ÉDITORIAL. L’horlogerie est une industrie paradoxale, fondée sur la nouveauté permanente, mais ses montres best-sellers ont toutes des vies très longues. Les plus récentes ont plusieurs décennies au compteur, les plus anciennes dépassent le siècle. Il n’existe pas de voie royale pour y parvenir. Sinon oser prendre des risques
L’industrie horlogère doit son salut à un principe étrange, presque un oxymore: une créativité continue qui se fige dans le temps. Si le moteur de la nouveauté cale, tout s’arrête, mais les succès ne se construisent que sur le très long terme. La preuve, de Jaeger-LeCoultre à Swatch, toutes les montres emblèmes qui portent le marché sont des vétérantes. La plus ancienne, la Santos de Cartier, a vu le jour il y a plus de 120 ans. L’Oyster de Rolex célèbre son siècle d’existence. La Royal Oak d’Audemars Piguet, la Navitimer de Breitling ou la Nautilus de Patek Philippe ont toutes la cinquantaine bien frappée.
Ces réalisations sont si essentielles à la bonne marche de l’industrie qu’elles ont été canonisées «icônes». C’est pour ces modèles que la clientèle s’inscrit sur d’interminables listes d’attente ou accepte de payer plusieurs fois le prix du catalogue pour en acquérir sur le second marché.

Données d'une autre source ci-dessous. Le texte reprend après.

`src/rtl/daq_frame_trailer_pkg.sv`:
```
// daq_pkg: shared FSM state type and CRC-16/CCITT helper for the frame trailer.
package daq_pkg;
    typedef enum logic [1:0] {IDLE, PASS, CRC, CNT} state_t;
    localparam logic [15:0] CRC_POLY = 16'h1021;
    localparam logic [15:0] CRC_INIT = 16'hFFFF;
    // MSB-first, one full 16-bit word per call, no reflection or final XOR
    function automatic logic [15:0] crc16_word(input logic [15:0] crc, input logic [15:0] data);
        logic [15:0] c;
        c = crc;
        for (int i = 15; i >= 0; i--) c = {c[14:0], 1'b0} ^ ((c[15] ^ data[i]) ? CRC_POLY : 16'h0000);
        return c;
    endfunction
endpackage

```
`src/rtl/daq_frame_trailer_if.sv`:
```
// daq_frame_trailer_if: sequencer word stream in, serializer word stream and status out.
interface daq_frame_trailer_if;
    logic [15:0] DIN;
    logic        VALID;
    logic        CLR_CRC;
    logic        LAST_WRD;
    logic [15:0] DOUT;
    logic        DOUT_VLD;
    logic        DOUT_SOF;
    logic        DOUT_EOF;
    logic [11:0] FRM_CNT;
    logic        OVF_ERR;
    logic        FRM_ERR;
    modport master (output DIN, VALID, CLR_CRC, LAST_WRD,
                    input DOUT, DOUT_VLD, DOUT_SOF, DOUT_EOF, FRM_CNT, OVF_ERR, FRM_ERR);
    modport slave (input DIN, VALID, CLR_CRC, LAST_WRD,
                   output DOUT, DOUT_VLD, DOUT_SOF, DOUT_EOF, FRM_CNT, OVF_ERR, FRM_ERR);
endinterface

```
`src/rtl/daq_frame_trailer_fifo.sv`:
```
// daq_sync_fifo: single-clock FIFO; a write while full is accepted only when a pop frees a slot.
module daq_sync_fifo #(
    parameter int AW = 2,
    parameter int W  = 18
) (
    input  logic         clk_i,
    input  logic         rst_i,
    input  logic         wr_i,
    input  logic         rd_i,
    input  logic [W-1:0] wdata_i,
    output logic [W-1:0] rdata_o,
    output logic         full_o,
    output logic         empty_o,
    output logic         ovf_o
);
    logic [W-1:0]  mem [2**AW];
    logic [AW-1:0] wptr_q, rptr_q;
    logic [AW:0]   cnt_q, cnt_d;
    logic          push, pop;
    assign full_o  = cnt_q[AW];
    assign empty_o = cnt_q == '0;
    assign push    = wr_i & (~full_o | rd_i);
    assign pop     = rd_i & ~empty_o;
    assign ovf_o   = wr_i & full_o & ~rd_i;
    assign rdata_o = mem[rptr_q];
    assign cnt_d   = cnt_q + {{AW{1'b0}}, push} - {{AW{1'b0}}, pop};
    always_ff @(posedge clk_i) begin
        if (push) mem[wptr_q] <= wdata_i;
    end
    always_ff @(posedge clk_i or posedge rst_i) begin
        if (rst_i) begin
            wptr_q <= '0;
            rptr_q <= '0;
            cnt_q  <= '0;
        end else begin
            wptr_q <= push ? wptr_q + 1'b1 : wptr_q;
            rptr_q <= pop ? rptr_q + 1'b1 : rptr_q;
            cnt_q  <= cnt_d;
        end
    end
endmodule

```
`src/rtl/daq_frame_trailer.sv`:
```
// daq_frame_trailer: buffers sequencer frames, recomputes CRC-16 and appends CRC + frame-count trailer words.
module daq_frame_trailer
    import daq_pkg::*;
#(
    parameter int          FIFO_AW = 2,
    parameter logic [3:0]  TRL_ID  = 4'hE
) (
    input logic CLK,
    input logic RST,
    daq_frame_trailer_if.slave bus
);
    logic [17:0] rdata;
    logic        full, empty, ovf, rd;
    logic        first, last;
    logic [15:0] word;
    state_t      state_q, state_d;
    logic [15:0] crc_q, crc_d, dout_q, dout_d;
    logic        vld_q, vld_d, sof_q, sof_d, eof_q, eof_d;
    logic [11:0] cnt_q, cnt_d;
    logic        ovf_q, frm_err_q, frm_err_d;
    daq_sync_fifo #(.AW(FIFO_AW), .W(18)) u_fifo (
        .clk_i   (CLK),
        .rst_i   (RST),
        .wr_i    (bus.VALID),
        .rd_i    (rd),
        .wdata_i ({bus.CLR_CRC, bus.LAST_WRD, bus.DIN}),
        .rdata_o (rdata),
        .full_o  (full),
        .empty_o (empty),
        .ovf_o   (ovf)
    );
    assign {first, last, word} = rdata;
    always_comb begin
        state_d   = state_q;
        crc_d     = crc_q;
        dout_d    = dout_q;
        vld_d     = 1'b0;
        sof_d     = 1'b0;
        eof_d     = 1'b0;
        cnt_d     = cnt_q;
        frm_err_d = frm_err_q;
        rd        = 1'b0;
        case (state_q)
            IDLE, PASS: if (!empty) begin
                rd = 1'b1;
                // a stray word between frames is dropped; a restart inside a frame abandons the old one
                if (state_q == IDLE && !first) frm_err_d = 1'b1;
                else begin
                    dout_d    = word;
                    vld_d     = 1'b1;
                    sof_d     = first;
                    crc_d     = crc16_word(first ? CRC_INIT : crc_q, word);
                    frm_err_d = frm_err_q | (state_q == PASS && first);
                    state_d   = last ? CRC : PASS;
                end
            end
            CRC: begin
                dout_d  = crc_q;
                vld_d   = 1'b1;
                state_d = CNT;
            end
            default: begin
                dout_d  = {TRL_ID, cnt_q + 12'd1};
                vld_d   = 1'b1;
                eof_d   = 1'b1;
                cnt_d   = cnt_q + 12'd1;
                state_d = IDLE;
            end
        endcase
    end
    always_ff @(posedge CLK or posedge RST) begin
        if (RST) begin
            state_q   <= IDLE;
            crc_q     <= CRC_INIT;
            dout_q    <= '0;
            vld_q     <= 1'b0;
            sof_q     <= 1'b0;
            eof_q     <= 1'b0;
            cnt_q     <= '0;
            ovf_q     <= 1'b0;
            frm_err_q <= 1'b0;
        end else begin
            state_q   <= state_d;
            crc_q     <= crc_d;
            dout_q    <= dout_d;
            vld_q     <= vld_d;
            sof_q     <= sof_d;
            eof_q     <= eof_d;
            cnt_q     <= cnt_d;
            ovf_q     <= ovf_q | ovf;
            frm_err_q <= frm_err_d;
        end
    end
    assign bus.DOUT     = dout_q;
    assign bus.DOUT_VLD = vld_q;
    assign bus.DOUT_SOF = sof_q;
    assign bus.DOUT_EOF = eof_q;
    assign bus.FRM_CNT  = cnt_q;
    assign bus.OVF_ERR  = ovf_q;
    assign bus.FRM_ERR  = frm_err_q;
    wire unused_full = full;
endmodule

```
`src/flat_wrapper.sv`:
```
// flat-port wrapper written by rule: the top's interface ports become plain ports
module daq_frame_trailer_flat import daq_pkg::*;
#(
    parameter int          FIFO_AW = 2,
    parameter logic [3:0]  TRL_ID  = 4'hE
)
  (CLK, RST, bus_DIN, bus_VALID, bus_CLR_CRC, bus_LAST_WRD, bus_DOUT, bus_DOUT_VLD, bus_DOUT_SOF, bus_DOUT_EOF, bus_FRM_CNT, bus_OVF_ERR, bus_FRM_ERR);
  daq_frame_trailer_if bus_i ();
  input logic CLK;
  input logic RST;
  input wire logic [$bits(bus_i.DIN)-1:0] bus_DIN;
  input wire logic [$bits(bus_i.VALID)-1:0] bus_VALID;
  input wire logic [$bits(bus_i.CLR_CRC)-1:0] bus_CLR_CRC;
  input wire logic [$bits(bus_i.LAST_WRD)-1:0] bus_LAST_WRD;
  output wire logic [$bits(bus_i.DOUT)-1:0] bus_DOUT;
  output wire logic [$bits(bus_i.DOUT_VLD)-1:0] bus_DOUT_VLD;
  output wire logic [$bits(bus_i.DOUT_SOF)-1:0] bus_DOUT_SOF;
  output wire logic [$bits(bus_i.DOUT_EOF)-1:0] bus_DOUT_EOF;
  output wire logic [$bits(bus_i.FRM_CNT)-1:0] bus_FRM_CNT;
  output wire logic [$bits(bus_i.OVF_ERR)-1:0] bus_OVF_ERR;
  output wire logic [$bits(bus_i.FRM_ERR)-1:0] bus_FRM_ERR;
  assign bus_i.DIN = bus_DIN;
  assign bus_i.VALID = bus_VALID;
  assign bus_i.CLR_CRC = bus_CLR_CRC;
  assign bus_i.LAST_WRD = bus_LAST_WRD;
  assign bus_DOUT = bus_i.DOUT;
  assign bus_DOUT_VLD = bus_i.DOUT_VLD;
  assign bus_DOUT_SOF = bus_i.DOUT_SOF;
  assign bus_DOUT_EOF = bus_i.DOUT_EOF;
  assign bus_FRM_CNT = bus_i.FRM_CNT;
  assign bus_OVF_ERR = bus_i.OVF_ERR;
  assign bus_FRM_ERR = bus_i.FRM_ERR;
  daq_frame_trailer #(.FIFO_AW(FIFO_AW), .TRL_ID(TRL_ID)) u_core (.CLK(CLK), .RST(RST), .bus(bus_i));
endmodule
```
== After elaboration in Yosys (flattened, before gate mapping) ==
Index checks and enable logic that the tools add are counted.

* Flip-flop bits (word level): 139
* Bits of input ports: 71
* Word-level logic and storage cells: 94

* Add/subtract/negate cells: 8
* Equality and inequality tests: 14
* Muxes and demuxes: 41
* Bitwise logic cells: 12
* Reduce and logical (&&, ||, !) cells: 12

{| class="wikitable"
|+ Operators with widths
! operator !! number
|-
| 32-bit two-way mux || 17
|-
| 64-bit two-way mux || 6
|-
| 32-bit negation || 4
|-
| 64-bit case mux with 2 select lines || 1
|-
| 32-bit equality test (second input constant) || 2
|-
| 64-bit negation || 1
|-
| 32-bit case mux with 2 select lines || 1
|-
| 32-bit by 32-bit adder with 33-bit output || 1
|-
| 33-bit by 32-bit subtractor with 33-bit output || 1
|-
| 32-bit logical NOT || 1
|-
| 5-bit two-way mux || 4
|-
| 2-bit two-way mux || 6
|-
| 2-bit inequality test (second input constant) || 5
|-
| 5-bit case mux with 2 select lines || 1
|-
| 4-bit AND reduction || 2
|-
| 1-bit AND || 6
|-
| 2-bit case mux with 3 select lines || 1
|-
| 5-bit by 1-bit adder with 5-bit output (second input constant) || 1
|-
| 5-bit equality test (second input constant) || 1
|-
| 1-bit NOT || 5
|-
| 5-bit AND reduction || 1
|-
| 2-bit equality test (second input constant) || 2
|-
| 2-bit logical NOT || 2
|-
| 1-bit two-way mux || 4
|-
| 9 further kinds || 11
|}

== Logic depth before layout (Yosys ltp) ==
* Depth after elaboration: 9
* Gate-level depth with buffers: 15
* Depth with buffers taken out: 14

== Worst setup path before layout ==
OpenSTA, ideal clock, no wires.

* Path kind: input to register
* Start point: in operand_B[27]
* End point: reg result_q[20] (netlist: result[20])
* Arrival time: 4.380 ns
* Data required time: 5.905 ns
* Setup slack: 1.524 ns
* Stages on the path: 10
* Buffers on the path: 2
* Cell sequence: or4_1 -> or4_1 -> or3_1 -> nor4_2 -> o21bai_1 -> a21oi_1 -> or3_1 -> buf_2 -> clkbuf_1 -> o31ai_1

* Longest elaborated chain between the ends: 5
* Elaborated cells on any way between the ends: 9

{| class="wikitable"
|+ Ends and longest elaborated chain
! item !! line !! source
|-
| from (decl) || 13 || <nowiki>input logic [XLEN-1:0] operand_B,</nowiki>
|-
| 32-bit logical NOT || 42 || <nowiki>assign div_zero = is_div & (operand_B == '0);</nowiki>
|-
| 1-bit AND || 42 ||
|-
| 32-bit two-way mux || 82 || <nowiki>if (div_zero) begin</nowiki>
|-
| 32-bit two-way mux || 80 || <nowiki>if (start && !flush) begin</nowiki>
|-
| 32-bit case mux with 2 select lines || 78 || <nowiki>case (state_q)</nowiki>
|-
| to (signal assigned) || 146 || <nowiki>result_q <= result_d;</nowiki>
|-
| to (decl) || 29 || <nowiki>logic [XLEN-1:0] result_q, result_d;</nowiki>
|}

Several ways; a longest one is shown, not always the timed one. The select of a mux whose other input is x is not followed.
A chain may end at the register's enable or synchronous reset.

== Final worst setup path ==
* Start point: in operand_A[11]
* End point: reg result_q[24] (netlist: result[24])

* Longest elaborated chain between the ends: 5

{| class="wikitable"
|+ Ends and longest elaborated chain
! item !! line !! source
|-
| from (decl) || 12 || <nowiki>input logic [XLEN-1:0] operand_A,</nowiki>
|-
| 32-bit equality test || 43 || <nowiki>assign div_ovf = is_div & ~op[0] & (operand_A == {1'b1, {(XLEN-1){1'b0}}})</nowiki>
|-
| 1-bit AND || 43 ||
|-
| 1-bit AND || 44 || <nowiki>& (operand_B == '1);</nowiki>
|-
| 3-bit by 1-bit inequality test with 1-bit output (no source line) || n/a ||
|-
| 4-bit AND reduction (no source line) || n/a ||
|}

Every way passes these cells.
==> config.mk <==
export PLATFORM = sky130hd
export DESIGN_NAME = fifo_chk_sat_cnt
export DESIGN_NICKNAME = d
export VERILOG_FILES = /design/src/rtl/fifo_chk_sat_cnt.sv
export SDC_FILE = /design/constraint.sdc
export NUM_CORES = 1
export LEC_CHECK = 0
export ABC_AREA = 1
export BUFFER_PORTS_ARGS = -buffer_cell sky130_fd_sc_hd__buf_2
export CAP_MARGIN = 20
export CORE_UTILIZATION = 48
export DETAILED_ROUTE_END_ITERATION = 6
export PLACE_DENSITY = 0.74
export RECOVER_POWER = 50
export SYNTH_ARGS = -nofsm -noshare
export SYNTH_HDL_FRONTEND = slang
export SYNTH_SLANG_ARGS = --single-unit
==> constraint.sdc <==
create_clock -name i_clk -period 1.5 [get_ports i_clk]
set_clock_uncertainty 0.2 [all_clocks]
set_input_delay 0.15 -clock i_clk [delete_from_list [all_inputs] [get_ports i_clk]]
set_output_delay 0.15 -clock i_clk [all_outputs]
set_load 0.005 [all_outputs]
**config.mk**
```make
export PLATFORM = sky130hd
export DESIGN_NAME = z80_io_portbank
export DESIGN_NICKNAME = d
export VERILOG_FILES = /design/src/rtl/z80_io_portbank.sv
export SDC_FILE = /design/constraint.sdc
export NUM_CORES = 1
export LEC_CHECK = 0
export ABC_CLOCK_PERIOD_IN_PS = 1600
export CORE_MARGIN = 3
export CORE_UTILIZATION = 38
export CTS_BUF_LIST = sky130_fd_sc_hd__clkbuf_16
export CTS_CLUSTER_DIAMETER = 50
export DETAILED_ROUTE_END_ITERATION = 8
export PLACE_DENSITY = 0.75
export SLEW_MARGIN = 20
export SYNTH_ARGS = -nofsm -noshare
export SYNTH_HDL_FRONTEND = slang
export SYNTH_SLANG_ARGS = --single-unit
```
**constraint.sdc**
```tcl
create_clock -name clk -period 1.6 [get_ports clk]
set_input_delay 0.32 -clock clk [delete_from_list [all_inputs] [get_ports clk]]
set_output_delay 0.32 -clock clk [all_outputs]
set_load 0.01 [all_outputs]
```
**src/rtl/z80_io_portbank.sv**
```systemverilog
// z80_io_portbank: NPORTS consecutive Z80 I/O ports with latched output registers,
// per-port read source, programmable WAIT insertion and one-cycle access strobes.
module z80_io_portbank #(
  parameter int          NPORTS      = 4,
  parameter logic [7:0]  BASE        = 8'hEC,
  parameter int          WAIT_CYCLES = 1,
  parameter logic [7:0]  RESET_VAL   = 8'h00,
  parameter logic [7:0]  RD_MODE     = 8'h00
) (
  input  logic                  clk,
  input  logic                  reset,
  input  logic                  iorq,
  input  logic                  rd,
  input  logic                  wr,
  input  logic                  m1,
  input  logic [7:0]            A,
  input  logic [7:0]            D_in,
  output logic [7:0]            D_out,
  output logic                  D_oe,
  input  logic                  jump,
  input  logic [NPORTS*8-1:0]   ext_din,
  output logic [NPORTS*8-1:0]   port_q,
  output logic [NPORTS-1:0]     wr_stb,
  output logic [NPORTS-1:0]     rd_stb,
  output logic                  sel,
  output logic                  wait_n
);

  typedef enum logic [1:0] {S_HOLD, S_IDLE, S_WAIT} state_t;

  localparam logic [3:0] CNT_LOAD = (WAIT_CYCLES > 0) ? 4'(WAIT_CYCLES - 1) : 4'd0;

  state_t                 state_q;
  logic [3:0]             cnt_q;
  logic                   wr_done_q, rd_done_q, wait_n_q;
  logic [NPORTS-1:0][7:0] lane_q;

  logic [7:0] a_off;
  logic [2:0] idx;
  logic       in_rng, hit, active, wr_fire, rd_fire;

  // A >= BASE guarantees a_off did not wrap, so the offset compare bounds the range.
  assign a_off  = A - BASE;
  assign idx    = a_off[2:0];
  assign in_rng = (A >= BASE) && (a_off < 8'(NPORTS));
  assign hit    = jump & ~iorq & m1 & in_rng;
  assign sel    = hit;
  assign D_oe   = hit & ~rd & wr;
  assign active = (state_q != S_HOLD);
  assign wr_fire = active & hit & ~wr & ~wr_done_q;
  assign rd_fire = active & hit & ~rd & wr & ~rd_done_q;
  assign wait_n  = wait_n_q;
  assign port_q  = lane_q;

  always_comb begin
    D_out = '0;
    for (int i = 0; i < NPORTS; i++)
      if (idx == 3'(i)) D_out = RD_MODE[i] ? ext_din[8*i +: 8] : lane_q[i];
  end

  // Access sequencer: HOLD is the only way back to IDLE, so one I/O cycle is one access.
  always_ff @(posedge clk) begin
    if (reset) begin
      state_q   <= S_HOLD;
      cnt_q     <= 4'd0;
      wr_done_q <= 1'b0;
      rd_done_q <= 1'b0;
      wait_n_q  <= 1'b1;
    end else begin
      if (wr_fire) wr_done_q <= 1'b1;
      if (rd_fire) rd_done_q <= 1'b1;
      case (state_q)
        S_HOLD: begin
          wr_done_q <= 1'b0;
          rd_done_q <= 1'b0;
          if (iorq) state_q <= S_IDLE;
        end
        S_IDLE: begin
          if (hit) begin
            if (WAIT_CYCLES > 0) begin
              state_q  <= S_WAIT;
              cnt_q    <= CNT_LOAD;
              wait_n_q <= 1'b0;
            end else begin
              state_q <= S_HOLD;
            end
          end
        end
        S_WAIT: begin
          if (cnt_q == 4'd0 || !jump) begin
            state_q  <= S_HOLD;
            cnt_q    <= 4'd0;
            wait_n_q <= 1'b1;
          end else begin
            cnt_q <= cnt_q - 4'd1;
          end
        end
        default: state_q <= S_HOLD;
      endcase
    end
  end

  for (genvar i = 0; i < NPORTS; i++) begin : g_port
    z80_io_port_lane #(.RESET_VAL(RESET_VAL)) u_lane (
      .clk      (clk),
      .reset    (reset),
      .wr_en_i  (wr_fire & (idx == 3'(i))),
      .rd_en_i  (rd_fire & (idx == 3'(i))),
      .din_i    (D_in),
      .q_o      (lane_q[i]),
      .wr_stb_o (wr_stb[i]),
      .rd_stb_o (rd_stb[i])
    );
  end

endmodule

// One port: latched output register plus registered access strobes.
module z80_io_port_lane #(
  parameter logic [7:0] RESET_VAL = 8'h00
) (
  input  logic       clk,
  input  logic       reset,
  input  logic       wr_en_i,
  input  logic       rd_en_i,
  input  logic [7:0] din_i,
  output logic [7:0] q_o,
  output logic       wr_stb_o,
  output logic       rd_stb_o
);

  logic [7:0] q_q;
  logic       wr_stb_q, rd_stb_q;

  always_ff @(posedge clk) begin
    if (reset) begin
      q_q      <= RESET_VAL;
      wr_stb_q <= 1'b0;
      rd_stb_q <= 1'b0;
    end else begin
      if (wr_en_i) q_q <= din_i;
      wr_stb_q <= wr_en_i;
      rd_stb_q <= rd_en_i;
    end
  end

  assign q_o      = q_q;
  assign wr_stb_o = wr_stb_q;
  assign rd_stb_o = rd_stb_q;

endmodule
```
==> impl_metrics.ini <==
[place]
dpl.hpwl_mm = 4.75
routabilityCongestion = 0.751
port-buffer-count = 73

[synthesis]
syn-instance-count = 219
synth.net_count = 275
mappedNetlistArea_um2 = 2350
ys_dominant_reg_cell = sky130_fd_sc_hd__dfxtp_1
yosys_warnings = 0
synth_enable_flop_cells = 0
synth_largest_type_area_fraction_pct = 41.7
synth-seq-cells = 49
netlist_cell_types = 41
synth_top_cells_by_area = sky130_fd_sc_hd__dfxtp_1 (42%), sky130_fd_sc_hd__mux2i_1 (14%), sky130_fd_sc_hd__nand2b_1 (11%)
synth.avg_cell_area_um2 = 10.7
postSynth.asyncResetShare_pct = 0
area_leader_netlist = sky130_fd_sc_hd__dfxtp_1
synth.yosys.seq_area_share_pct = 41.7

[clock_network]
cts-buffers-inserted = 5
clock_tree.root_cell = sky130_fd_sc_hd__clkbuf_16
cts.clk_slew.worst_paths_ns = 0.06
clock_sinks = 49
cts.htree.levels = 2
cts_hold_buf = 0
clock_path_buffers = 2
cts_tree = yes
insertion_delay_ns = 0.28

[drt]
vias_per_cell = 4.80
drc = 0
post_drt_wl_per_cell_um = 15.0
detail_route.iter0.violations = 104
dr.pass1.iters = 4
detail_route.wirelength_mm = 6.30
detailroute.via_count = 2019
drtAntennaViolNets = 0

[power_and_ir_drop]
power_mw = 2.41
power_density_nw_per_um2 = 634
max_rail_drop_vdd_mv = 0.414
power.static_leakage_nw = 2.03

[die]
die_area_um2 = 7170
chipWidth_um = 84.7
initial_core_utilization_pct = 39.5
io-pin-count = 106
rows = 28
design.core.area_um2 = 5960
die_h_um = 84.7

[sta]
finalMaxSlewViolations = 0
min_period_ns = 1.67
grt_setup_unrepaired = yes
period_share_pct = 104
skew_ns = 0.00405
timing.final.setup_violations = 8
postLayoutSetupSlackWorst_ns = -0.0657
timing.slew.headroom_pct = 77.3
fin_hold_ws_ns = 0.435
clock.fmax_mhz = 600
pin_slew_with_the_least_headroom_to_its_limit_ns = 0.332
timing.final.hold_violations = 0

[run]
cap_viol_max_count = 0

[global_routing]
grt_usage_pct = 17.9
globalRouteOverflowTotal = 0
grt_pass1_wl_mm = 10.1
number_of_global_route_vias_before_repair = 2074
antenna_violations_before_repair = 0
grt_start_max_net_pins = 27

[layout]
layout.area.seq_um2 = 997
design.final.nets = 402
ratio_of_cells_with_drive_above_1_in_the_final_layout_pct = 38.2
multi_input_area_um2 = 1270
layout.filler_cells = 507
area.growth.synth_to_final_pct = 61.7
antennaDiodeCount = 0

[run_status]
run_status = finished, violations left
violations = setup timing

[setup_path]
worstSetupStartpoint = g_port[1].u_lane.q_o[2]
critical_path_peak_fanout = 2
rrSetupSlack_ns = 0.14
regToRegStartpoint = state_q[0]
crit_end = D_out[2]
worst-setup-path-type = reg -> out
setup.worst_path.start_class = flop
arrival_ns = 1.35
critical_path_required_ns = 1.28
rr_worst_depth = 6
cp-end-kind = primary output
reg2reg_to = g_port[1].u_lane.q_o[3]

[worst_hold_path]
hold_path.class = in -> reg
-- worst max-delay path, cell delays in order, from the launching register on --
cell	delay, ns
sky130_fd_sc_hd__dfxtp_2	0.32
sky130_fd_sc_hd__mux4_2	0.46
sky130_fd_sc_hd__and2_4	0.15
sky130_fd_sc_hd__buf_2	0.13
-- how the worst min path moves through the flow --
| stage | startpoint | end | slack [ns] | cells past startpoint |
|---|---|---|---|---|
| floorplan | rd_done_q | rd_done_q | 0.44 | 1 |
| global placement | rd_done_q | rd_done_q | 0.45 | 1 |
| detailed placement | rd_done_q | rd_done_q | 0.46 | 1 |
| CTS | iorq | state_q[0] | 0.45 | 4 |
| global route | iorq | state_q[0] | 0.47 | 4 |
| finish | iorq | state_q[0] | 0.44 | 4 |
-- cell families after synthesis --
group	after synthesis	share of synthesized area [%]
buf+inv	28	6.97
xor+xnor	1	0.372
mux	41	21.8
compound gates	12	3.88
fa+ha+maj	1	0.532
flops	49	41.7
simple gates	87	24.8
-- where the power goes --
part,internal (mW),switching [mW]
logic,0.118,0.0891
clock network,0.559,0.420
registers,1.22,0.00314
-- cell usage in the layout, fill, tap and decap left out, types with 5 or more instances in the layout --
cell type and n:
sky130_fd_sc_hd__and2_4 6, sky130_fd_sc_hd__clkbuf_16 5, sky130_fd_sc_hd__buf_2 7, sky130_fd_sc_hd__dlygate4sd2_1 14, sky130_fd_sc_hd__buf_4 61, sky130_fd_sc_hd__nand2b_1 41
sky130_fd_sc_hd__nor2_1 9, sky130_fd_sc_hd__mux4_2 8, sky130_fd_sc_hd__inv_1 6, sky130_fd_sc_hd__clkdlybuf4s50_1 30, sky130_fd_sc_hd__dfxtp_1 36, sky130_fd_sc_hd__dfxtp_2 13
sky130_fd_sc_hd__mux2i_1 32, sky130_fd_sc_hd__buf_6 13, sky130_fd_sc_hd__dlymetal6s2s_1 14
-- per-layer routing --
metal / wire (um) / vias up / GRT usage, %
li1: - / 1000 / -
met1: 2730 / 959 / 21.5
met2: 3220 / 54 / 31.7
met3: 298 / 6 / 5.00
met4: 52 / 0 / 4.32
met5: 0 / - / 0
-- state kept, by name, indices dropped and copies added, names as in the netlist --
| signal | count |
|---|---|
| wait_n | 1 |
| g_port.u_lane.rd_stb_o | 4 |
| g_port.u_lane.q_o | 32 |
| cnt_q | 4 |
| g_port.u_lane.wr_stb_o | 4 |
| wr_done_q | 1 |
| rd_done_q | 1 |
| state_q | 2 |
-- cells in the mapped netlist, types with 2 or more instances --
library cell and number:
sky130_fd_sc_hd__o21a_1 2, sky130_fd_sc_hd__nand3_1 3, sky130_fd_sc_hd__nor3_1 3, sky130_fd_sc_hd__mux4_2 8, sky130_fd_sc_hd__buf_4 10, sky130_fd_sc_hd__nor2_1 9, sky130_fd_sc_hd__inv_1 5, sky130_fd_sc_hd__nor3b_1 3
sky130_fd_sc_hd__and2_1 8, sky130_fd_sc_hd__buf_6 2, sky130_fd_sc_hd__dfxtp_1 49, sky130_fd_sc_hd__a21o_1 3, sky130_fd_sc_hd__nand2_1 3, sky130_fd_sc_hd__nand4b_1 2, sky130_fd_sc_hd__mux2i_1 32, sky130_fd_sc_hd__nand4b_2 2
sky130_fd_sc_hd__clkbuf_1 6, sky130_fd_sc_hd__buf_2 5, sky130_fd_sc_hd__nor2_2 2, sky130_fd_sc_hd__nand2b_1 41
-- stage by stage --
| step | setup WS (ns) | setup TNS (ns) | instance area (um2) | utilization [%] | instances |
|---|---|---|---|---|---|
| floorplan | 0.0654 | 0 | 2350 | - | 219 |
| global placement | -0.802 | -27.29 | 3530 | 59.3 | 409 |
| detailed placement | -0.831 | -27.91 | 3530 | 59.3 | 409 |
| CTS | -0.0737 | -0.457 | 3700 | 62.1 | 418 |
| global route | -0.107 | -0.570 | 3800 | 63.9 | 421 |
| finish | -0.0657 | -0.355 | 3800 | 63.9 | 421 |
-- area by class of cell --
cell class	count	share of cell area, %
inverters	5	0.493
multi-input cells	142	33.3
clock inverters	2	0.197
repair buffers	143	34.0
flip-flops and latches	49	26.2
well taps	75	2.47
clock buffers	5	3.29
-- repair_timing --
item	CTS	global route
gates cloned	0	0
endpoints found under the setup margin	58	45
buffers inserted	2	3
hold endpoints to repair	0	0
pin swaps	11	3
resized for setup	95	32
Note: power is estimated with default switching activity, not from simulation.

Le marketing comme pire ennemi
Mais avant de devenir les indispensables classiques qu’ils sont aujourd’hui, ces modèles ont provoqué la rupture. Car avant de faire des miracles, l’«icône» doit sortir du lot, diviser et polariser, que ce soit pour des raisons esthétique, technologique, conceptuelle. Et la plupart du temps, elles commencent leur vie commerciale sur un semi-échec ou dans une grande confidentialité.
Il n’existe pas de recette pour fabriquer une telle montre. Leur émergence ne se contrôle pas. Une «icône» ne se crée pas, ne se décrète pas. C’est le temps et la clientèle qui la façonnent. La marque n’en est que la gardienne. Mais une gardienne active: il ne suffit pas de laisser la montre en collection pour la faire vivre, il faut l’animer, communiquer, expliquer. Attention toutefois à ne pas trop en faire: s’écarter de la pièce originelle peut signer sa mise à mort.
Le point de départ est quant à lui immuable: le courage de faire quelque chose de différent. L’«icône» commence en effet toujours par une prise de risque. L’histoire raconte que plus le geste est extrême, plus la création a des chances de devenir culte, mais bousculer les codes mène plus souvent aux oubliettes qu’au podium.
Si le succès n’est jamais garanti, en revanche, il y a un moyen très sûr de ne jamais atteindre le graal: être trop rationnel, étudier le marché et tenter de le maîtriser. Car tous les chemins mènent à l’icône, sauf le compromis. Dirigeants, le marketing est votre pire ennemi!